The liquor thus freed from the greater part of the sulphate, when sufficiently concentrated, is to be drawn off by a lead syphon, into the crystallizers, where, at the end of 20 or 30 hours, it affords an abundant crop of crystals of sal ammoniac. The mother-water may then be run off, the crystallizers set aslope to drain the salt, and the salt itself must be washed, first by a weak solution of sal ammoniac, and lastly with water. It must be next desiccated, by the apparatus [fig. 960.], into a perfectly dry powder, then put into the subliming stoneware balloons, by means of a funnel, and well rammed down. The mouth of the bottle is to be closed with a plate or inverted pot of any kind. The fire must be nicely regulated, so as to effect the sublimation of the pure salt from the under part of the bottle, with due regularity, into a white cake in the upper part. The neck of the bottle should be cleared from time to time with a long steel skewer, to prevent the risk of choking, and consequent bursting; but in spite of every precaution, several of the bottles crack almost in every operation. In Scotland, sal ammoniac is sublimed in cast-iron pots lined with thin fire-tiles, made in segments accommodated to the internal surface of the pots; the vapour being received and condensed into cakes, within balloons of green glass set over their mouths. The salt, when taken out, and freed by scraping from any adhering ochreous or other impurities, is ready for the market, being sold in hollow spherical masses. The residuum in the pots or bottles may be partially worked up in another operation.
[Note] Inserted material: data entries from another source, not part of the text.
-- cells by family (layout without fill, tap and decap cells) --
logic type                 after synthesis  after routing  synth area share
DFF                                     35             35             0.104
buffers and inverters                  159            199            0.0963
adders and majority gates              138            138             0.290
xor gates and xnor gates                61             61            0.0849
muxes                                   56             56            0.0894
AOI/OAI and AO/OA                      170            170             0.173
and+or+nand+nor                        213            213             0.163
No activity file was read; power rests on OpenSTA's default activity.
The greatest evil is produced by the mixture or even contact of iron, because its peroxide readily rises in vapour with the sal ammoniac, and tinges it of a red or yellow colour.
The most ordinary process for converting the ammoniacal liquor of the gas works into sal ammoniac, is to saturate it with sulphuric acid, and to decompose the sulphate, thus formed, by the processes above described. But muriatic acid will be preferred, where it is as cheap as sulphuric of equivalent saturating power; because a tolerably pure sal ammoniac is thereby directly obtained. As the coal-gas liquor contains a good deal of sulphuretted hydrogen, the saturation of it with acid should be so conducted as to burn the disengaged noxious gases in a chimney. Formerly human urine was very extensively employed, both in this country and in France, in the manufacture of sal ammoniac; but since the general establishment of gas-works it has been, I believe, abandoned. The process was exceedingly offensive.
The best white sal ammoniac is in spheroidal cakes of about one foot diameter, three or four inches thick in the middle, somewhat thinner at the edges, and is semi-transparent or translucent. Each lump weighs about one quarter of a cwt. As it is easily volatilized by heat, it may be readily examined as to its sophistication with other salts. Sal ammoniac has a certain tenacity, and is flexible under the hammer or pestle. It is principally used in tinning of cast-iron, wrought iron, copper, brass, and for making the various ammoniacal preparations of pharmacy.